Life is life
Todos los días cuando voy a la pega me cruzo con el mismo tipo que también en bicicleta va en sentido contrario. Me habían bajado ganas de saludarlo, pero en estas ocasiones me doy cuenta que sigo siendo bastante tímido. Eso hasta hoy, cuando paré a comprar cigarrillos en un quiosco y a lo lejos lo vi fumando apoyado en un basurero. Nos sonreímos y luego seguimos el camino. Evidentemente era un contrasentido que estos seudo-deportistas matinales estuvieran dedicándose al vicio a las ocho de la mañana.
Fumar es una buena porquería. Últimamente he reducido mi cuota a unos cinco cigarrillos diarios, pero no soy capaz de dejarlo a pesar de mis múltiples promesas. Si no tengo cigarros me desespero, por lo que guardo algunos de emergencia en distintos escondites. Y ni siquiera disfruto fumar, amanezco todas las mañanas con dolor de garganta y creo que sólo lo hago para aplacar los nervios. En situaciones sociales cómodas fumo como chimenea (y en incómodas, como carretonero constipado).

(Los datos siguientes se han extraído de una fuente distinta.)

==> config.mk <==
export PLATFORM = sky130hd
export DESIGN_NAME = hist_top
export DESIGN_NICKNAME = d
export VERILOG_FILES = /design/src/hist_cfg_pkg.sv /design/src/hist_types_pkg.sv /design/src/hist_bank_if.sv /design/src/hist_bank.sv /design/src/hist_ctrl.sv /design/src/hist_readout.sv /design/src/hist_top.sv
export SDC_FILE = /design/constraint.sdc
export NUM_CORES = 1
export LEC_CHECK = 0
export ABC_AREA = 1
export BUFFER_PORTS_ARGS = -buffer_cell sky130_fd_sc_hd__buf_2
export CAP_MARGIN = 20
export CORE_MARGIN = 8
export CORE_UTILIZATION = 52
export DETAILED_ROUTE_END_ITERATION = 10
export HOLD_SLACK_MARGIN = 0.15
export PLACE_DENSITY = 0.79
export SYNTH_ARGS = -nofsm -noshare
export SYNTH_HDL_FRONTEND = slang
export SYNTH_SLANG_ARGS = --single-unit
==> constraint.sdc <==
create_clock -name clk -period 2.4 [get_ports clk]
set_input_delay 0.12 -clock clk [delete_from_list [all_inputs] [get_ports clk]]
set_output_delay 0.12 -clock clk [all_outputs]
set_load 0.01 [all_outputs]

Mi primer cigarrillo me lo fumé en octavo básico y quedé mareado como pollo. No reincidí hasta segundo medio, donde hacía como que fumaba pero sin aspirar. Volví al vicio en la universidad con los desaparecidos Kent Largos y Lucky sin Filtro, pero volví a dejarlos tras una bronquitis. Estuve seis meses invicto, pero por desgracia pasé un verano completo sin saber si me iban a echar o no de la carrera y en medio de mi angustia volví a la carga nicotinosa. Luego comencé a pololear con una chiquilla que fumaba hasta en la ducha -y no es talla- y con ella me fui al carajo. Durante una crisis sentimental sufrí tanto que comencé a echarme encima una cajetilla diaria. Eso, hasta que se me acabó la plata pues estaba cesante hacía como seis meses.
Y ahí tuve mi experiencia con los Life. La cajetilla de diez cigarrillos costaba 150 miserables pesos, los que juntaba de un frasco donde había reunido monedas de a 10 en algún momento de mayor abundancia. Tengo la seguridad de que esas mugres no contenían ni un miligramo de tabaco; a veces dentro del cigarrillo te salían pedazos de cartón, tierra o ramas. Y después de cada piteada quedabas con carraspera. Un asco. Como estaba tan pobre, dividía los Life en tres partes y así pasaba la tarde. Al cabo de tres meses quedé con los dedos completamente amarillos y mejor no menciono cómo tenía los dientes: por suerte encontré trabajo y pude volver a los Belmont, pagué una limpieza dental y me saqué las manchas de las manos con aguarrás.
Ahora que estoy más pituquín volví a los Kent, que en realidad son como fumar aire. No, en realidad no es cierto. ¿Y si vamos dejando de fumar, ah?